Jack Dongarra, Dali Wang

Abstract

High performance computing is playing an increasingly important role in the scientific community. As simulations start replacing physical experiments there will be a need for larger computing resources and better optimized applications. The Performance Application Programming Interface (PAPI) already addresses the concerns for optimizing a serial application by providing a portable interface to the performance counters found on modern processors. Developers can use these counters to understand exactly how their application is running on the processor and use this information to determine the best way to optimize the application. This information is only a portion of the complete picture. As applications become more complex the time to solution increases and the only way for an acceptable time to solution is to parallelize the application. Once an application is parallelized a developer needs more information to determine how to optimize the application. This information is available from the network interface cards, switches, distributed memory performance counters and other off processor locations. This additional information is very valuable to developers who need to optimize a parallel application. The computer systems are growing larger each year to accommodate these parallel applications [16]. Many of the larger systems are thousands of processors and there is one system that is planned to be one hundred thousand processors! Because these systems are getting so large another concern is power consumption and more importantly the thermal properties of the processors. Using thermal sensors is impractical because it is expensive, slow to respond to thermal changes and has design implications. There is ongoing research to use the processors performance counters to estimate the thermal properties of the processor. These algorithms are very complex and many times use more than 20 performance counter metrics for the thermal estimation. The algorithm is processor-specific which means a new algorithm has to be created for every new processor and in some cases even new revisions of an older processor. Because this process is time consuming it would be beneficial to monitor the thermal sensors and the hardware counters at the same time, but currently there is not a single package out there that allows these kinds of features.
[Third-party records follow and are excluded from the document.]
What follows belongs to an exercise in optimizing a design on an open flow for small area; a production flow would make more cautious choices. Function was checked by simulation only, so behaviour that the tests miss may differ from the original. Power and IR drop assume default switching activity.

==> flow/design.v <==
module apb_uart (
   input  wire          clk,
                        rst_n,
   input  wire          UART_RX_I,
   output reg           UART_TX_O,
   output wire          tx_fifo_empty,
                        tx_fifo_full,
                        rx_fifo_empty,
                        rx_fifo_full,
   input  wire          PENABLE,
                        PSEL,
                        PWRITE,
   input  wire [31:0]   PWDATA,
                        PADDR,
   output reg           PREADY,
   output wire          PSLVERR,
   output wire [31:0]   PRDATA
);
   wire       access   = PSEL & PENABLE;
   wire       addr_vld = ~|PADDR[31:3];
   wire [7:0] addr     = PADDR[7:0];
   reg        dap1, dap2;
   always @(posedge clk or negedge rst_n) begin
      if (!rst_n) begin
         dap1   <= 1'b0;
         dap2   <= 1'b0;
         PREADY <= 1'b0;
      end else begin
         dap1   <= access;
         dap2   <= dap1;
         PREADY <= dap2;
      end
   end
   wire acc_rdy = PREADY & access;
   wire w_en    = acc_rdy & addr_vld & PWRITE;
   assign PSLVERR = acc_rdy & ~addr_vld;
   reg       mdr;
   reg [7:0] dll, dlh, tbr;
   reg [5:0] lcr;
   reg [3:0] ier;
   reg [3:0] fsr_d;
   reg       tx_flag;
   wire      t_empty, t_full, r_empty, r_full;
   always @(posedge clk or negedge rst_n) begin
      if (!rst_n) begin
         mdr     <= 1'b0;
         dll     <= 8'd0;
         dlh     <= 8'd0;
         lcr     <= 6'd0;
         ier     <= 4'd0;
         tbr     <= 8'd0;
         fsr_d   <= 4'd0;
         tx_flag <= 1'b0;
      end else begin
         if (w_en) begin
            case (PADDR[2:0])
               3'd0: mdr <= PWDATA[0];
               3'd1: dll <= PWDATA[7:0];
               3'd2: dlh <= PWDATA[7:0];
               3'd3: lcr <= PWDATA[5:0];
               3'd4: ier <= PWDATA[3:0];
               3'd6: tbr <= PWDATA[7:0];
               default: ;
            endcase
         end
         fsr_d   <= {r_empty, r_full, t_empty, t_full};
         tx_flag <= w_en & (PADDR[2:0] == 3'd6);
      end
   end
   wire       osm = mdr;
   wire [1:0] wls = lcr[1:0];
   wire       stb = lcr[2];
   wire       pen = lcr[3];
   wire       eps = lcr[4];
   wire       bge = lcr[5];
   reg  [7:0] rbr;
   reg  [7:0] rd;
   always @(*) begin
      case (addr)
         8'd0: rd = {7'd0, mdr};
         8'd1: rd = dll;
         8'd2: rd = dlh;
         8'd3: rd = {2'd0, lcr};
         8'd4: rd = {4'd0, ier};
         8'd5: rd = {4'd0, fsr_d};
         8'd6: rd = tbr;
         default: rd = rbr;
      endcase
   end
   assign PRDATA = {24'd0, rd};
   reg  tx_flag_q, rx_flag_q;
   wire rx_flag = (addr == 8'd7);
   always @(posedge clk) begin
      tx_flag_q <= tx_flag;
      rx_flag_q <= rx_flag;
   end
   wire tx_push = tx_flag & ~tx_flag_q;
   wire rx_pop  = rx_flag & ~rx_flag_q;
   assign tx_fifo_empty = ier[1] & t_empty;
   assign tx_fifo_full  = ier[0] & t_full;
   assign rx_fifo_empty = ier[3] & r_empty;
   assign rx_fifo_full  = ier[2] & r_full;
   reg  [15:0] bcnt;
   reg         baud_clk;
   wire [15:0] bcnt_inc = bcnt + {15'd0, bge};
   wire        bmatch   = bge & (bcnt_inc == {dlh, dll});
   always @(posedge clk or negedge rst_n) begin
      if (!rst_n) begin
         bcnt     <= 16'd0;
         baud_clk <= 1'b0;
      end else begin
         bcnt     <= bmatch ? 16'd0 : bcnt_inc;
         baud_clk <= bge ? bmatch : baud_clk;
      end
   end
   wire baud_en = baud_clk & bge;
   reg  [4:0] twp, trp;
   reg  [7:0] tram [0:15];
   reg  [7:0] tx_data;
   wire       tx_pop;
   assign t_empty = (twp == trp);
   assign t_full  = (twp[3:0] == trp[3:0]) & (twp[4] ^ trp[4]);
   wire   t_wen   = tx_push & ~t_full;
   wire   t_ren   = tx_pop & ~t_empty;
   always @(posedge clk) begin
      if (t_wen) tram[twp[3:0]] <= tbr;
      if (t_ren) tx_data <= tram[trp[3:0]];
   end
   always @(posedge clk or negedge rst_n) begin
      if (!rst_n) begin
         twp <= 5'd0;
         trp <= 5'd0;
      end else begin
         twp <= twp + {4'd0, t_wen};
         trp <= trp + {4'd0, t_ren};
      end
   end
   reg  [4:0] rwp, rrp;
   reg  [7:0] rram [0:15];
   wire       rx_push;
   reg  [7:0] rx_data;
   assign r_empty = (rwp == rrp);
   assign r_full  = (rwp[3:0] == rrp[3:0]) & (rwp[4] ^ rrp[4]);
   wire   r_wen   = rx_push & ~r_full;
   wire   r_ren   = rx_pop & ~r_empty;
   always @(posedge clk) begin
      if (r_wen) rram[rwp[3:0]] <= rx_data;
      if (r_ren) rbr <= rram[rrp[3:0]];
   end
   always @(posedge clk or negedge rst_n) begin
      if (!rst_n) begin
         rwp <= 5'd0;
         rrp <= 5'd0;
      end else begin
         rwp <= rwp + {4'd0, r_wen};
         rrp <= rrp + {4'd0, r_ren};
      end
   end
   localparam [2:0] S_IDLE = 3'd0, S_START = 3'd1, S_DATA = 3'd2,
                    S_PARITY = 3'd3, S_STOP1 = 3'd4, S_STOP2 = 3'd5;
   reg  [3:0] ttc;
   reg        ttick;
   wire       ttc_end = (ttc == (osm ? 4'd12 : 4'd15));
   always @(posedge clk or negedge rst_n) begin
      if (!rst_n) begin
         ttc   <= 4'd0;
         ttick <= 1'b0;
      end else begin
         ttick <= baud_en & ttc_end;
         ttc   <= (baud_en & ttc_end) ? 4'd0 : ttc + {3'd0, baud_en};
      end
   end
   reg  [4:0] ts;
   wire       t_in_data = ts[4] | ts[3];
   wire [3:0] tc        = {ts[4] & ts[3], ts[2:0]};
   wire [3:0] tc1       = tc + 4'd1;
   wire       tovf1     = ~ts[4] | (tc[2:0] == 3'd7);
   wire       tdone     = (tc == {2'b01, wls});
   wire [4:0] t_stop    = t_empty ? {2'b00, S_IDLE} : {2'b00, S_START};
   always @(posedge clk or negedge rst_n) begin
      if (!rst_n) begin
         ts <= {2'b00, S_IDLE};
      end else if (ttick) begin
         if (t_in_data) begin
            if (tdone)
               ts <= {2'b00, pen ? S_PARITY : S_STOP1};
            else
               ts <= (tovf1 & ~tc1[3]) ? {2'b01, tc1[2:0]} : {1'b1, tc1};
         end else begin
            case (ts[2:0])
               S_IDLE:   if (!t_empty) ts <= {2'b00, S_START};
               S_START:  ts <= 5'b10000;
               S_PARITY: ts <= {2'b00, S_STOP1};
               S_STOP1:  ts <= stb ? {2'b00, S_STOP2} : t_stop;
               S_STOP2:  ts <= t_stop;
               default:  ts <= {2'b00, S_IDLE};
            endcase
         end
      end
   end
   wire t_start = (ts == {2'b00, S_START});
   reg  tstart_q;
   always @(posedge clk) tstart_q <= t_start;
   assign tx_pop = t_start & ~tstart_q;
   wire serial_out = ts[4] & ~ts[3] & tx_data[ts[2:0]];
   reg  xor_all;
   always @(*) begin
      case (wls)
         2'b00: xor_all = ^tx_data[4:0];
         2'b01: xor_all = ^tx_data[5:0];
         2'b10: xor_all = ^tx_data[6:0];
         default: xor_all = ^tx_data[7:0];
      endcase
   end
   wire parity = eps ? xor_all : ~xor_all;
   always @(*) begin
      if (t_in_data)
         UART_TX_O = serial_out;
      else if (ts[2:0] == S_START)
         UART_TX_O = 1'b0;
      else if (ts[2:0] == S_PARITY)
         UART_TX_O = parity;
      else
         UART_TX_O = 1'b1;
   end
   reg  [4:0] rs;
   wire       r_in_data = rs[4];
   wire       r_idle    = (rs == {2'b00, S_IDLE});
   reg  [3:0] rtc;
   reg        rtmp, rtq;
   wire       rtc_mid = (rtc == (osm ? 4'd6 : 4'd7));
   wire       rtc_max = (rtc == (osm ? 4'd12 : 4'd15));
   always @(posedge clk or negedge rst_n) begin
      if (!rst_n) begin
         rtc  <= 4'd0;
         rtmp <= 1'b0;
      end else begin
         rtc  <= (r_idle | (baud_en & rtc_max)) ? 4'd0 : rtc + {3'd0, baud_en};
         rtmp <= ~r_idle & (baud_en ? rtc_mid : rtmp);
      end
   end
   always @(posedge clk) rtq <= rtmp;
   wire rtick = rtmp & ~rtq;
   wire rdone = (rs[3:0] == {2'b01, wls});
   wire [4:0] r_stop = {2'b00, stb ? S_STOP1 : S_STOP2};
   always @(posedge clk or negedge rst_n) begin
      if (!rst_n) begin
         rs <= {2'b00, S_IDLE};
      end else if (r_in_data) begin
         if (rtick)
            rs <= rdone ? (pen ? {2'b00, S_PARITY} : r_stop) : {1'b1, rs[3:0] + 4'd1};
      end else begin
         case (rs[3:0])
            {1'b0, S_IDLE}:   if (!UART_RX_I) rs <= {2'b00, S_START};
            {1'b0, S_START}:  if (rtick) rs <= 5'b10000;
            {1'b0, S_PARITY}: if (rtick) rs <= r_stop;
            {1'b0, S_STOP1}:  if (rtick) rs <= {2'b00, S_STOP2};
            {1'b0, S_STOP2}:  if (rtick) rs <= UART_RX_I ? {2'b00, S_IDLE} : {2'b00, S_START};
            default:          rs <= {2'b00, S_IDLE};
         endcase
      end
   end
   wire r_stop2 = (rs == {2'b00, S_STOP2});
   reg [7:0] sipo;
   reg       rstop2_q;
   always @(posedge clk) begin
      if (rtick & r_in_data) sipo <= {UART_RX_I, sipo[7:1]};
      rstop2_q <= r_stop2;
   end
   assign rx_push = r_stop2 & ~rstop2_q;
   always @(*) begin
      case (wls)
         2'b00: rx_data = {3'b000, sipo[7:3]};
         2'b01: rx_data = {2'b00, sipo[7:2]};
         2'b10: rx_data = {1'b0, sipo[7:1]};
         default: rx_data = sipo;
      endcase
   end
endmodule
This thesis will show that it is possible to construct a single interface that allows access to a variety of counters both on processor and off processor. The PAPI interface will be extended to support monitoring the multiple counter domains, but the interface will be preserved as much as possible. The preservation of the interface will ensure that the current PAPI user base will not have to make extensive changes to their applications, but will benefit by gaining the ability to monitor more than processor hardware counters. The extended PAPI interface will then be used to show how the ability to simultaneously monitor multiple counter domains is beneficial in verifying the accuracy of a thermal algorithm.